Methods: Human periodontal ligament stem cells (PDLSCs), gingival mesenchymal stem cells (GMSCs), human bone marrow stem cells and hBMSCs as the positive control were isolated and cultured. The stem cells were encapsulated in alginate microbeads with sizes of about 2±0.1 mm with density of 1 ×106stem cell/ mL of alginate. Microbeads containing PDLSCs, GMSCs and human bone marrow mesenchymal stem cell (hBMMSCs) were further implanted subcutaneously for 5-month-old Beige nude mice. Also, encapsulated stem cells were used surgically in the mice calvarial defect model. 7 mm diameter defects were created and the biomaterials were placed inside each of the defects. After 8 weeks the animals were sacrificed and standard radiographic examination, x-ray micro-computer tomography (μCT), and histological analysis were utilized to observe the amounts of bone formation at 8 weeks post-implantation.

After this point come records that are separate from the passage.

Context: an optimization exercise on an open-source flow, tuned for a short achievable clock period. The choices shown serve that exercise and are no tape-out recipe.
At most, simulation tests tie the RTL to the original design; equivalence was not proved.
The flow treats the clock pin as an ideal source. Dropping or thinning the clock tree relies on that and would not hold on a real chip.
Power figures rest on the tool's default switching activity, not on a simulated workload.

==> module EF_PSRAM_CTRL_ahbl, before the edit <==
module EF_PSRAM_CTRL_ahbl (
    input   wire            HCLK,
    input   wire            HRESETn,
    input   wire            HSEL,
    input   wire [31:0]     HADDR,
    input   wire [31:0]     HWDATA,
    input   wire [1:0]      HTRANS,
    input   wire [2:0]      HSIZE,
    input   wire            HWRITE,
    input   wire            HREADY,
    output  wire            HREADYOUT,
    output  wire [31:0]     HRDATA,
    output  wire            sck,
    output  wire            ce_n,
    input   wire [3:0]      din,
    output  wire [3:0]      dout,
    output  wire [3:0]      douten
);
    reg         busy;            
    reg         hro;             
    reg         act;             
    reg         ce_r;            
    reg         sck_i;           
    reg         sck_r;           
    reg [4:0]   cnt;             
    reg [4:0]   last;            
    reg         wr;              
    reg [23:0]  asr;             
    reg [3:0]   dout_r;
    reg         douten_r;
    reg [31:0]  rdata;
    wire        ahb_addr_phase  = HTRANS[1] & HSEL & HREADY;
    wire        shift           = busy & sck_i;
    wire        done            = (cnt == last);
    always @(posedge HCLK or negedge HRESETn)
        if(!HRESETn) begin
            busy    <= 1'b0;
            hro     <= 1'b0;
            act     <= 1'b0;
            ce_r    <= 1'b0;
        end else begin
            busy    <= busy ? ~done : ahb_addr_phase;
            hro     <= hro  ? ~done : ahb_addr_phase;
            act     <= hro;
            ce_r    <= busy;
        end
    always @(posedge HCLK) begin
        sck_i   <= act & ~sck_i;
        sck_r   <= act & ~sck_r;
        cnt     <= (busy & act) ? cnt + {4'b0, sck_i} : 5'd0;
    end
    always @(posedge HCLK)
        if(~busy) begin
            wr      <= HWRITE;
            last    <= HWRITE ? ((HSIZE == 3'd0) ? 5'd15 : (HSIZE == 3'd1) ? 5'd17 : 5'd21)
                              : ((HSIZE == 3'd0) ? 5'd22 : (HSIZE == 3'd1) ? 5'd24 : 5'd28);
            asr     <= {HADDR[3:0], HADDR[7:4], HADDR[11:8],
                        HADDR[15:12], HADDR[19:16], HADDR[23:20]};
        end else if(shift & (cnt >= 5'd7))
            asr     <= {4'h0, asr[23:4]};
    wire [7:0]  cmd     = wr ? 8'h38 : 8'heb;
    wire [2:0]  cmd_i   = 3'd6 - cnt[2:0];
    wire [2:0]  wd_i    = cnt[2:0] + 3'd3;
    wire [3:0]  wd_nib  = HWDATA[{wd_i[2:1], ~wd_i[0], 2'b00} +: 4];
    reg  [3:0]  nxt;
    always @(posedge HCLK)
        nxt <= (cnt < 5'd7)  ? {3'b000, cmd[cmd_i]} :
               (cnt < 5'd13) ? asr[3:0] : wd_nib;
    wire        ld      = ~act;
    wire        sh      = act & shift;
    wire        keep    = act & ~shift;
    wire        den_clr = sh & ~wr & (cnt == 5'd13);
    always @(posedge HCLK) begin
        dout_r   <= ({4{ld}} & {3'b000, ~wr}) | ({4{sh}} & nxt) | ({4{keep}} & dout_r);
        douten_r <= ld | (douten_r & ~den_clr);
    end
    genvar i;
    generate
        for(i = 0; i < 4; i = i + 1) begin : g_byte
            wire cap = shift & ~wr & (cnt[4:1] == 4'd10 + i);
            always @(posedge HCLK)
                rdata[i*8 +: 8] <= ({8{cap}} & {rdata[i*8 +: 4], din}) | ({8{~cap}} & rdata[i*8 +: 8]);
        end
    endgenerate
    assign HREADYOUT    = ~hro;
    assign HRDATA       = rdata;
    assign sck          = sck_r;
    assign ce_n         = ~ce_r;
    assign dout         = dout_r;
    assign douten       = {4{douten_r}};
endmodule
clock: 3.5 ns
lec_check: 0
cap_margin: 20
core_margin: 2
core_utilization: 40
setup_slack_margin: 2.5
slew_margin: 20
run.sh (not shown) runs the stock make flow with config.mk's settings and CLKGATE_MAP_FILE= SYNTH_SCRIPT=/design/flow/synth_recipe.tcl, a recipe that flattens the netlist after the stock synthesis.
The first run finished clean.
Edit:
--- a/flow/design.v
+++ b/flow/design.v
@@ -29,9 +29,11 @@
     reg         wr;              
     reg [23:0]  asr;             
     reg [3:0]   dout_r;
     reg         douten_r;
-    reg [31:0]  rdata;
+    reg [2:0]   wd_i;            
+    reg [31:0]  rdata;           
+    reg [31:0]  hrdata_r;        
     wire        ahb_addr_phase  = HTRANS[1] & HSEL & HREADY;
     wire        shift           = busy & sck_i;
     wire        done            = (cnt == last);
     always @(posedge HCLK or negedge HRESETn)
@@ -49,8 +51,9 @@
     always @(posedge HCLK) begin
         sck_i   <= act & ~sck_i;
         sck_r   <= act & ~sck_r;
         cnt     <= (busy & act) ? cnt + {4'b0, sck_i} : 5'd0;
+        wd_i    <= (busy & act) ? wd_i + {2'b0, sck_i} : 3'd3;
     end
     always @(posedge HCLK)
         if(~busy) begin
             wr      <= HWRITE;
@@ -61,9 +64,8 @@
         end else if(shift & (cnt >= 5'd7))
             asr     <= {4'h0, asr[23:4]};
     wire [7:0]  cmd     = wr ? 8'h38 : 8'heb;
     wire [2:0]  cmd_i   = 3'd6 - cnt[2:0];
-    wire [2:0]  wd_i    = cnt[2:0] + 3'd3;
     wire [3:0]  wd_nib  = HWDATA[{wd_i[2:1], ~wd_i[0], 2'b00} +: 4];
     reg  [3:0]  nxt;
     always @(posedge HCLK)
         nxt <= (cnt < 5'd7)  ? {3'b000, cmd[cmd_i]} :
@@ -80,13 +82,16 @@
     generate
         for(i = 0; i < 4; i = i + 1) begin : g_byte
             wire cap = shift & ~wr & (cnt[4:1] == 4'd10 + i);
             always @(posedge HCLK)
-                rdata[i*8 +: 8] <= ({8{cap}} & {rdata[i*8 +: 4], din}) | ({8{~cap}} & rdata[i*8 +: 8]);
+                if(cap)
+                    rdata[i*8 +: 8] <= {rdata[i*8 +: 4], din};
         end
     endgenerate
+    always @(posedge HCLK)
+        hrdata_r <= rdata;
     assign HREADYOUT    = ~hro;
-    assign HRDATA       = rdata;
+    assign HRDATA       = hrdata_r;
     assign sck          = sck_r;
     assign ce_n         = ~ce_r;
     assign dout         = dout_r;
     assign douten       = {4{douten_r}};
Outcome: Setup slack is worse by 0.12 ns. Wire length went up by 12%. Worst hold slack is worse by 0.080 ns. Area after synthesis went up by 22%. Sequential power went up by 31%. Sequential share of layout area went up by 2.4 points. Critical path depth went up by 1. Design area went up by 25%. Via count went up by 12%. Core utilization went up by 0.79 points. Clock-buffer cell count went up by 8. Register-to-register slack is better by 0.12 ns.
For the second run of this note, only the layout was checked, not whether the RTL still works.

* * *

The RTL this note starts from:
==> flow/design.v <==
`timescale              1ns/1ps
`default_nettype        none
module EF_PSRAM_CTRL_ahbl (
    input   wire            HCLK,
    input   wire            HRESETn,
    input   wire            HSEL,
    input   wire [31:0]     HADDR,
    input   wire [31:0]     HWDATA,
    input   wire [1:0]      HTRANS,
    input   wire [2:0]      HSIZE,
    input   wire            HWRITE,
    input   wire            HREADY,
    output  wire            HREADYOUT,
    output  wire [31:0]     HRDATA,
    output  wire            sck,
    output  wire            ce_n,
    input   wire [3:0]      din,
    output  wire [3:0]      dout,
    output  wire [3:0]      douten
);
    reg         busy;            
    reg         hro;             
    reg         act;             
    reg         ce_r;            
    reg         sck_i;           
    reg         sck_r;           
    reg         shift;           
    reg         idle;            
    reg [4:0]   cnt;             
    reg [4:0]   last;            
    reg         wr;              
    reg         in_cmd;          
    reg         in_addr;         
    reg         asr_en;          
    reg [23:0]  asr;             
    reg [7:0]   wsel;            
    reg [3:0]   wdn;             
    reg [3:0]   nxt;             
    reg [3:0]   dout_r;
    reg         douten_r;
    reg [3:0]   cap;             
    reg [31:0]  rdata;           
    wire        ahb_addr_phase  = HTRANS[1] & HSEL & HREADY;
    wire        done            = (cnt == last);
    wire        run             = busy & act;
    wire        shift_nx        = busy & ~done & act & ~sck_i;
    always @(posedge HCLK or negedge HRESETn)
        if(!HRESETn) begin
            busy    <= 1'b0;
            hro     <= 1'b0;
            act     <= 1'b0;
            ce_r    <= 1'b0;
        end else begin
            busy    <= busy ? ~done : ahb_addr_phase;
            hro     <= hro  ? ~done : ahb_addr_phase;
            act     <= hro;
            ce_r    <= busy;
        end
    always @(posedge HCLK or negedge HRESETn)
        if(!HRESETn)
            idle    <= 1'b1;
        else
            idle    <= busy ? done : ~ahb_addr_phase;
    always @(posedge HCLK) begin
        shift   <= shift_nx;
        sck_i   <= act & ~sck_i;
        sck_r   <= act & ~sck_r;
        cnt     <= run ? cnt + {4'b0, shift} : 5'd0;
        in_cmd  <= run ? in_cmd & ~(shift & (cnt == 5'd6)) : 1'b1;
        in_addr <= run ? (in_addr | (shift & (cnt == 5'd6))) & ~(shift & (cnt == 5'd12)) : 1'b0;
        wsel    <= run ? (shift_nx ? {wsel[6:0], wsel[7]} : wsel) : 8'b0000_1000;
        asr_en  <= shift_nx & ~in_cmd;
        cap[0]  <= shift_nx & ~wr & (cnt[4:1] == 4'd10);
        cap[1]  <= shift_nx & ~wr & (cnt[4:1] == 4'd11);
        cap[2]  <= shift_nx & ~wr & (cnt[4:1] == 4'd12);
        cap[3]  <= shift_nx & ~wr & (cnt[4:1] == 4'd13);
    end
    always @(posedge HCLK)
        if(idle) begin
            wr      <= HWRITE;
            last    <= HWRITE ? ((HSIZE == 3'd0) ? 5'd15 : (HSIZE == 3'd1) ? 5'd17 : 5'd21)
                              : ((HSIZE == 3'd0) ? 5'd22 : (HSIZE == 3'd1) ? 5'd24 : 5'd28);
        end
    always @(posedge HCLK)
        if(idle)
            asr     <= {HADDR[3:0], HADDR[7:4], HADDR[11:8],
                        HADDR[15:12], HADDR[19:16], HADDR[23:20]};
        else if(asr_en)
            asr     <= {4'h0, asr[23:4]};
    wire [7:0]  cmd     = wr ? 8'h38 : 8'heb;
    wire [2:0]  cmd_i   = 3'd6 - cnt[2:0];
    wire [31:0] wd_ord  = {HWDATA[27:24], HWDATA[31:28], HWDATA[19:16], HWDATA[23:20],
                           HWDATA[11:8],  HWDATA[15:12], HWDATA[3:0],   HWDATA[7:4]};
    reg  [3:0]  wd_nib;
    integer k;
    always @* begin
        wd_nib = 4'h0;
        for(k = 0; k < 8; k = k + 1)
            wd_nib = wd_nib | ({4{wsel[k]}} & wd_ord[4*k +: 4]);
    end
    always @(posedge HCLK) begin
        wdn <= wd_nib;
        nxt <= in_cmd  ? {3'b000, cmd[cmd_i]} :
               in_addr ? asr[3:0] : wdn;
    end
    always @(posedge HCLK) begin
        if(~act)
            dout_r  <= {3'b000, cmd[7]};
        else if(shift)
            dout_r  <= nxt;
        if(~act)
            douten_r <= 1'b1;
        else if(shift & ~wr & ~in_cmd & ~in_addr)
            douten_r <= 1'b0;
    end
    genvar i;
    generate
        for(i = 0; i < 4; i = i + 1) begin : g_byte
            always @(posedge HCLK)
                if(cap[i])
                    rdata[i*8 +: 8] <= {rdata[i*8 +: 4], din};
        end
    endgenerate
    assign HREADYOUT    = ~hro;
    assign HRDATA       = rdata;
    assign sck          = sck_r;
    assign ce_n         = ~ce_r;
    assign dout         = dout_r;
    assign douten       = {4{douten_r}};
endmodule
Settings: LEC_CHECK=0, CAP_MARGIN=20, CORE_MARGIN=2, CORE_UTILIZATION=45, SETUP_SLACK_MARGIN=2.2, SLEW_MARGIN=20; clock period 3.5 ns.
standard.sh (not shown) runs the stock make flow with config.mk's settings and CLKGATE_MAP_FILE= SYNTH_SCRIPT=/design/flow/synth_recipe.tcl, a recipe that flattens the netlist after the stock synthesis.
==> flow/flow/run.sh <==
#!/bin/bash
# Standard ORFS flow, except that after CTS the clock tree is rebuilt as a
# single level: the clock port drives NCLK clkbuf_16 cells, each of which
# drives one balanced cluster of flip-flops (see post_cts.tcl).
set -euo pipefail
here=$(pwd)
export POST_CTS_TCL=$here/flow/post_cts.tcl
export FLOW_NCLK=${FLOW_NCLK:-4}
bash standard.sh finish > $here/standard_make.log 2>&1
Other scripts of this flow, unchanged in this note and not shown: flow/flow/post_cts.tcl
Next try:
--- a/flow/design.v
+++ b/flow/design.v
@@ -25,7 +25,7 @@
     reg         sck_i;           
     reg         sck_r;           
     reg         shift;           
-    reg         idle;            
+    reg [1:0]   busy_a;          
     reg [4:0]   cnt;             
     reg [4:0]   last;            
     reg         wr;              
@@ -38,7 +38,7 @@
     reg [3:0]   nxt;             
     reg [3:0]   dout_r;
     reg         douten_r;
-    reg [3:0]   cap;             
+    reg [7:0]   cap;             
     reg [31:0]  rdata;           
     wire        ahb_addr_phase  = HTRANS[1] & HSEL & HREADY;
     wire        done            = (cnt == last);
@@ -53,14 +53,16 @@
         end else begin
             busy    <= busy ? ~done : ahb_addr_phase;
             hro     <= hro  ? ~done : ahb_addr_phase;
-            act     <= hro;
+            act     <= busy_a[0];
             ce_r    <= busy;
         end
     always @(posedge HCLK or negedge HRESETn)
         if(!HRESETn)
-            idle    <= 1'b1;
-        else
-            idle    <= busy ? done : ~ahb_addr_phase;
+            busy_a  <= 2'b00;
+        else begin
+            busy_a[0] <= busy_a[0] ? ~done : ahb_addr_phase;
+            busy_a[1] <= busy_a[1] ? ~done : ahb_addr_phase;
+        end
     always @(posedge HCLK) begin
         shift   <= shift_nx;
         sck_i   <= act & ~sck_i;
@@ -70,23 +72,31 @@
         in_addr <= run ? (in_addr | (shift & (cnt == 5'd6))) & ~(shift & (cnt == 5'd12)) : 1'b0;
         wsel    <= run ? (shift_nx ? {wsel[6:0], wsel[7]} : wsel) : 8'b0000_1000;
         asr_en  <= shift_nx & ~in_cmd;
-        cap[0]  <= shift_nx & ~wr & (cnt[4:1] == 4'd10);
-        cap[1]  <= shift_nx & ~wr & (cnt[4:1] == 4'd11);
-        cap[2]  <= shift_nx & ~wr & (cnt[4:1] == 4'd12);
-        cap[3]  <= shift_nx & ~wr & (cnt[4:1] == 4'd13);
+        cap[0]  <= shift_nx & ~wr & (cnt == 5'd21);
+        cap[1]  <= shift_nx & ~wr & (cnt == 5'd20);
+        cap[2]  <= shift_nx & ~wr & (cnt == 5'd23);
+        cap[3]  <= shift_nx & ~wr & (cnt == 5'd22);
+        cap[4]  <= shift_nx & ~wr & (cnt == 5'd25);
+        cap[5]  <= shift_nx & ~wr & (cnt == 5'd24);
+        cap[6]  <= shift_nx & ~wr & (cnt == 5'd27);
+        cap[7]  <= shift_nx & ~wr & (cnt == 5'd26);
     end
     always @(posedge HCLK)
-        if(idle) begin
+        if(~busy_a[0]) begin
             wr      <= HWRITE;
             last    <= HWRITE ? ((HSIZE == 3'd0) ? 5'd15 : (HSIZE == 3'd1) ? 5'd17 : 5'd21)
                               : ((HSIZE == 3'd0) ? 5'd22 : (HSIZE == 3'd1) ? 5'd24 : 5'd28);
         end
-    always @(posedge HCLK)
-        if(idle)
-            asr     <= {HADDR[3:0], HADDR[7:4], HADDR[11:8],
-                        HADDR[15:12], HADDR[19:16], HADDR[23:20]};
+    always @(posedge HCLK) begin
+        if(~busy_a[0])
+            asr[11:0]   <= {HADDR[15:12], HADDR[19:16], HADDR[23:20]};
         else if(asr_en)
-            asr     <= {4'h0, asr[23:4]};
+            asr[11:0]   <= asr[15:4];
+        if(~busy_a[1])
+            asr[23:12]  <= {HADDR[3:0], HADDR[7:4], HADDR[11:8]};
+        else if(asr_en)
+            asr[23:12]  <= {4'h0, asr[23:16]};
+    end
     wire [7:0]  cmd     = wr ? 8'h38 : 8'heb;
     wire [2:0]  cmd_i   = 3'd6 - cnt[2:0];
     wire [31:0] wd_ord  = {HWDATA[27:24], HWDATA[31:28], HWDATA[19:16], HWDATA[23:20],
@@ -115,10 +125,10 @@
     end
     genvar i;
     generate
-        for(i = 0; i < 4; i = i + 1) begin : g_byte
+        for(i = 0; i < 8; i = i + 1) begin : g_nib
             always @(posedge HCLK)
                 if(cap[i])
-                    rdata[i*8 +: 8] <= {rdata[i*8 +: 4], din};
+                    rdata[i*4 +: 4] <= din;
         end
     endgenerate
     assign HREADYOUT    = ~hro;
=> Maximum frequency rose by about 3.8%. Worst setup slack gains 55 ps. Die area rose by about 4%. Core utilization fell by 3.0 points. Cell count rose by 0.56%. Global-route usage fell by 1.9 points. Register-to-register slack gains 110 ps. Hold slack gains 3.3 ps. Sequential power hardly moves.
No run of this note included a check of the RTL's function; only the layout flow was run. In every run of this note, the design's own scripts or RTL, not TritonCTS, make the clock network.

afterwards: timing with drivers on the ports:
Ports are ideal in the flow. The routed layouts listed here were re-timed in OpenROAD.
Step 1: set_driving_cell puts a clkbuf_16 on HCLK and a buf_2 on each other input, an assumption about the parent block.
Step 2 times the ports against the registers' clock, not the clock port: input delays grow and output delays shrink by t, the midpoint of the rising clock arrivals with the driver on.
Three values: no drivers, after step 1, after step 2; two values: the first two.
run	t, ns	setup WS [ns]	worst data-port slew with drivers (ns)
the first run of note 1	0.383	1.865 / 1.835 / 1.526	0.05
the second run of note 1	0.534	1.743 / 1.710 / 1.498	0.05
the first run of note 2	0.237	1.991 / 1.991 / 1.991	0.05
the second run of note 2	0.237	2.046 / 1.968 / 2.066	0.05
After both steps setup and hold are still met in every run listed. For the first run of note 1, which loses most, drivers alone change the setup slack by -0.030 ns; drivers and shift together by -0.339 ns.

Results: Standard radiographs prior to sacrificing the animals, revealed extensive calcifications both subcutaneously and within the defects for the dental-derived stem cells and the positive control group. μCT results confirmed mineralization inside and around the implanted microbeads containing the immobilized stem cells. However, alginate microbeads without stem cells did not promote any significant mineralization after 8 weeks. No statistically significant difference was observed among the values for bone volume fraction (BV/TV) for hBMMSC, PDLSCs and GMSCs. However, the values for hBMMSC, PDLSCs encapsulated in alginate were higher that the values of GMSCs (p>0.05).
Conclusions: These findings of our in vivo study demonstrated for the first time that immobilization of PDLSCs and GMSCs in the alginate hydrogel microbeads provides a promising strategy for bone tissue engineering.